Do the agents store its state on the device itself?
You can store data on or off device. Both are possible and both are done. The problem with an agent storing (cached) state information about a remote device is that the management system never really knows if the (cached) data in the agent is acceptably up to date. If you cannot count on it, you'll need to use the manager to trigger a synchronization or to poll the state of the remote device and/or the communication link between the agent and the remote device. Once you get into that game, it is often better just to put a subagent on the remote device, and use standard SNMP protocols to get the information.
If there is a trap set on an agent, can you do a poll on the same OID to get the same information?
Most well-designed MIBs actually put the changed MIB object right into the trap. That way, your SNMP Manager does not have to poll the agent just to be sure.
Having said that, the trap on the Entity-MIB does not have any state variables. However, that MIB is used to describe physical inventory such as shelves, cards, and ports, and the trap is thrown only if the physical configuration changes. In this case you are expected to have your SNMP Manager walk the Entity-MIB again to get the full new physical configuration.

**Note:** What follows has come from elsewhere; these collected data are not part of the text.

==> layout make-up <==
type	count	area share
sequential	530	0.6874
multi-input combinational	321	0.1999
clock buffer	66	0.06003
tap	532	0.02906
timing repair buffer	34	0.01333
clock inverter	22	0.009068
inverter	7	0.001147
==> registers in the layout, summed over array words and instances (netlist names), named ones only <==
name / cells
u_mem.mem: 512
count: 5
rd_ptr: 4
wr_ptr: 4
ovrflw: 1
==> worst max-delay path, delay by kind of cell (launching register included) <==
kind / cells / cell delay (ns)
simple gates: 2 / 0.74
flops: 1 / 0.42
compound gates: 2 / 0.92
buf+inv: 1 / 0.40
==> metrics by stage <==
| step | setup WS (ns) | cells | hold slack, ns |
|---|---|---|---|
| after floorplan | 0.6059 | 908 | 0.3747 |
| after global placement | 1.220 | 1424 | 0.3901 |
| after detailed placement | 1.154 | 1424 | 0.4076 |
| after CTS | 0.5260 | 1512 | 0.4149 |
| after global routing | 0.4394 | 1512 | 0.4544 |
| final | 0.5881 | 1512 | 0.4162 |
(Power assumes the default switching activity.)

Without using a mib file, is there a way to query a device for all of its information at once?
Yes. Roll your own custom MIB and put whatever you want in it. You could put your entire device configuration into one MIB object. The down side of this is that you'll have to write a parser on your SNMP Manager to parse out the structure, and if the structure changes you'll need to figure out the meaning of the difference between the current value and the previous value. i.e. You'll re-invent some SNMP MIB. However, for very small MIBs, this might be worth doing.
You are probably better off using SNMP GET-BULK, or just doing a MIB walk by successively calling SNMP-GET-NEXT until no more objects are returned.

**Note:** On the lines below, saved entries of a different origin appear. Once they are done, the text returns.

<file path="src/rtl/multicycle_alu_if.sv">
// Request/response bundle for the multicycle ALU: operands and control in,
// status and registered result out.
interface multicycle_alu_if #(
    parameter int unsigned WIDTH = 32
);
    logic             start;
    logic [1:0]       ALUop;
    logic [2:0]       opcode;
    logic [WIDTH-1:0] a;
    logic [WIDTH-1:0] b;
    logic             busy;
    logic             done;
    logic [WIDTH-1:0] result;
    logic             zero;
    logic             ovf;

    modport master (
        output start, ALUop, opcode, a, b,
        input  busy, done, result, zero, ovf
    );

    modport slave (
        input  start, ALUop, opcode, a, b,
        output busy, done, result, zero, ovf
    );
endinterface

</file>
<file path="src/rtl/multicycle_alu.sv">
// Multicycle ALU: single-cycle add/sub/and/not/slt, bit-serial shifts and an
// iterative shift-add multiplier, all reporting through a one-cycle done pulse.
module multicycle_alu #(
    parameter int unsigned WIDTH = 32
) (
    input  logic            clk,
    input  logic            rst,
    multicycle_alu_if.slave bus
);
    localparam int unsigned SHW = $clog2(WIDTH);

    typedef enum logic {S_IDLE, S_EXEC} state_t;
    typedef enum logic [2:0] {
        OP_ADD, OP_SUB, OP_AND, OP_NOT, OP_SLL, OP_SRL, OP_MUL, OP_SLT
    } op_t;

    state_t           state_q, state_d;
    op_t              op_q, op_d;
    logic [SHW:0]     cnt_q, cnt_d;
    logic [WIDTH-1:0] opa_q, opa_d;
    logic [WIDTH-1:0] opb_q, opb_d;
    logic [WIDTH-1:0] acc_q, acc_d;
    logic [WIDTH-1:0] result_q, result_d;
    logic             zero_q, zero_d;
    logic             ovf_q, ovf_d;
    logic             done_q, done_d;

    op_t              dec_op;
    logic [WIDTH-1:0] sum, diff, sc_res, shift_nxt, acc_nxt, fin;
    logic             sc_ovf;
    logic             unused_opcode_msb;

    assign unused_opcode_msb = bus.opcode[2];

    always_comb begin
        dec_op = OP_ADD;
        case (bus.ALUop)
            2'b00: dec_op = OP_ADD;
            2'b01: dec_op = OP_SUB;
            2'b10: begin
                case (bus.opcode[1:0])
                    2'b00:   dec_op = OP_ADD;
                    2'b01:   dec_op = OP_SUB;
                    2'b10:   dec_op = OP_AND;
                    default: dec_op = OP_NOT;
                endcase
            end
            default: begin
                case (bus.opcode[1:0])
                    2'b00:   dec_op = OP_SLL;
                    2'b01:   dec_op = OP_SRL;
                    2'b10:   dec_op = OP_MUL;
                    default: dec_op = OP_SLT;
                endcase
            end
        endcase
    end

    assign sum  = bus.a + bus.b;
    assign diff = bus.a - bus.b;

    always_comb begin
        sc_res = '0;
        sc_ovf = 1'b0;
        case (dec_op)
            OP_ADD: begin
                sc_res = sum;
                sc_ovf = (bus.a[WIDTH-1] == bus.b[WIDTH-1]) && (sum[WIDTH-1] != bus.a[WIDTH-1]);
            end
            OP_SUB: begin
                sc_res = diff;
                sc_ovf = (bus.a[WIDTH-1] != bus.b[WIDTH-1]) && (diff[WIDTH-1] != bus.a[WIDTH-1]);
            end
            OP_AND:  sc_res = bus.a & bus.b;
            OP_NOT:  sc_res = ~bus.a;
            OP_SLT:  sc_res = {{(WIDTH-1){1'b0}}, ($signed(bus.a) < $signed(bus.b))};
            default: sc_res = bus.a;
        endcase
    end

    assign shift_nxt = (op_q == OP_SLL) ? (opa_q << 1) : (opa_q >> 1);
    assign acc_nxt   = opb_q[0] ? (acc_q + opa_q) : acc_q;

    always_comb begin
        state_d  = state_q;
        op_d     = op_q;
        cnt_d    = cnt_q;
        opa_d    = opa_q;
        opb_d    = opb_q;
        acc_d    = acc_q;
        result_d = result_q;
        zero_d   = zero_q;
        ovf_d    = ovf_q;
        done_d   = 1'b0;
        fin      = '0;
        case (state_q)
            S_IDLE: begin
                if (bus.start) begin
                    op_d = dec_op;
                    if (dec_op == OP_MUL) begin
                        state_d = S_EXEC;
                        cnt_d   = (SHW+1)'(WIDTH);
                        opa_d   = bus.a;
                        opb_d   = bus.b;
                        acc_d   = '0;
                    end else if ((dec_op == OP_SLL || dec_op == OP_SRL) &&
                                 (bus.b[SHW-1:0] != '0)) begin
                        state_d = S_EXEC;
                        cnt_d   = {1'b0, bus.b[SHW-1:0]};
                        opa_d   = bus.a;
                    end else begin
                        // zero-distance shifts fall through here and return a unchanged
                        result_d = sc_res;
                        zero_d   = (sc_res == '0);
                        ovf_d    = sc_ovf;
                        done_d   = 1'b1;
                    end
                end
            end
            default: begin
                if (op_q == OP_MUL) begin
                    acc_d = acc_nxt;
                    opa_d = opa_q << 1;
                    opb_d = opb_q >> 1;
                    fin   = acc_nxt;
                end else begin
                    opa_d = shift_nxt;
                    fin   = shift_nxt;
                end
                cnt_d = cnt_q - (SHW+1)'(1);
                if (cnt_q == (SHW+1)'(1)) begin
                    state_d  = S_IDLE;
                    result_d = fin;
                    zero_d   = (fin == '0);
                    ovf_d    = 1'b0;
                    done_d   = 1'b1;
                end
            end
        endcase
    end

    always_ff @(posedge clk) begin
        if (rst) begin
            state_q  <= S_IDLE;
            op_q     <= OP_ADD;
            cnt_q    <= '0;
            opa_q    <= '0;
            opb_q    <= '0;
            acc_q    <= '0;
            result_q <= '0;
            zero_q   <= 1'b0;
            ovf_q    <= 1'b0;
            done_q   <= 1'b0;
        end else begin
            state_q  <= state_d;
            op_q     <= op_d;
            cnt_q    <= cnt_d;
            opa_q    <= opa_d;
            opb_q    <= opb_d;
            acc_q    <= acc_d;
            result_q <= result_d;
            zero_q   <= zero_d;
            ovf_q    <= ovf_d;
            done_q   <= done_d;
        end
    end

    assign bus.busy   = (state_q == S_EXEC);
    assign bus.done   = done_q;
    assign bus.result = result_q;
    assign bus.zero   = zero_q;
    assign bus.ovf    = ovf_q;
endmodule

</file>
<file path="src/flat_wrapper.sv">
// flat-port wrapper written by rule: the top's interface ports become plain ports
module multicycle_alu_flat 
#(
    parameter int unsigned WIDTH = 32
)
  (clk, rst, bus_start, bus_ALUop, bus_opcode, bus_a, bus_b, bus_busy, bus_done, bus_result, bus_zero, bus_ovf);
  multicycle_alu_if #(.WIDTH(WIDTH)) bus_i ();
  input  logic clk;
  input  logic rst;
  input wire logic [$bits(bus_i.start)-1:0] bus_start;
  input wire logic [$bits(bus_i.ALUop)-1:0] bus_ALUop;
  input wire logic [$bits(bus_i.opcode)-1:0] bus_opcode;
  input wire logic [$bits(bus_i.a)-1:0] bus_a;
  input wire logic [$bits(bus_i.b)-1:0] bus_b;
  output wire logic [$bits(bus_i.busy)-1:0] bus_busy;
  output wire logic [$bits(bus_i.done)-1:0] bus_done;
  output wire logic [$bits(bus_i.result)-1:0] bus_result;
  output wire logic [$bits(bus_i.zero)-1:0] bus_zero;
  output wire logic [$bits(bus_i.ovf)-1:0] bus_ovf;
  assign bus_i.start = bus_start;
  assign bus_i.ALUop = bus_ALUop;
  assign bus_i.opcode = bus_opcode;
  assign bus_i.a = bus_a;
  assign bus_i.b = bus_b;
  assign bus_busy = bus_i.busy;
  assign bus_done = bus_i.done;
  assign bus_result = bus_i.result;
  assign bus_zero = bus_i.zero;
  assign bus_ovf = bus_i.ovf;
  multicycle_alu #(.WIDTH(WIDTH)) u_core (.clk(clk), .rst(rst), .bus(bus_i));
endmodule
</file>
<file path="config.mk">
export PLATFORM = sky130hd
export DESIGN_NAME = multicycle_alu_flat
export DESIGN_NICKNAME = d
export VERILOG_FILES = /design/src/rtl/multicycle_alu_if.sv /design/src/rtl/multicycle_alu.sv /design/src/flat_wrapper.sv
export SDC_FILE = /design/constraint.sdc
export NUM_CORES = 1
export LEC_CHECK = 0
export ABC_AREA = 1
export CELL_PAD_IN_SITES_DETAIL_PLACEMENT = 0
export CELL_PAD_IN_SITES_GLOBAL_PLACEMENT = 1
export CORE_MARGIN = 3
export CORE_UTILIZATION = 45
export CTS_BUF_LIST = sky130_fd_sc_hd__clkbuf_8
export DETAILED_ROUTE_END_ITERATION = 12
export PLACE_DENSITY_LB_ADDON = 0.1
export SLEW_MARGIN = 10
export SYNTH_ARGS = -nofsm -noshare
export SYNTH_HDL_FRONTEND = slang
export SYNTH_SLANG_ARGS = --single-unit
</file>
<file path="constraint.sdc">
create_clock -name clk -period 4.3 [get_ports clk]
set_clock_uncertainty 0.2 [all_clocks]
set_input_delay 0.645 -clock clk [delete_from_list [all_inputs] [get_ports clk]]
set_output_delay 0.645 -clock clk [all_outputs]
set_load 0.1 [all_outputs]
</file>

If not, and you're writing your own customized manager, do you have to know the structure of what it reports up front?
If you want to keep your "customized manager" simple, you'll have to know the structure up front. If you want flexibility, you'll need structure-description language with which to encode your structure, and your manager will need to be able to decode this from the agent data and populate the manager, and take data from the manager and encode it in this format to send it to the agent(s). i.e. You'll re-invent SNMP/SMI, CMIP/CMISE, CIM, and a host of other management systems and protocols that have already been deployed.
If you're setting up an agent to report, is there usually a way to control the frequency of how often it sends a trap? Or does it usually send a trap as often as some condition is satisfied?
This is a good question, because you often get a trap storm congesting your network precisely when you need your network the most. That makes it hard to predict how much network to provision.
Use traps judiciously. For example, the Entity-MIB only has one trap, and that one is worth using because it reports on physical structure changes. The Interfaces-MIB has potentially many traps per port. For this MIB, it is best just to enable traps for the interface bound to a physical port, and not for interfaces stacked on top of lower layer interfaces. For a large network, it is often best just to use a combination of polling plus traps for physical equipment and physical interfaces. That way, you can predict how much of your network will be used for management traffic whether during normal operation or during a network disaster.
Some standard MIBs specify how often or when you can throw a trap. If you are OK with that, then use it. You can always roll your own Enterprise MIB with configuration MIB objects that let your manager throttle particular traps.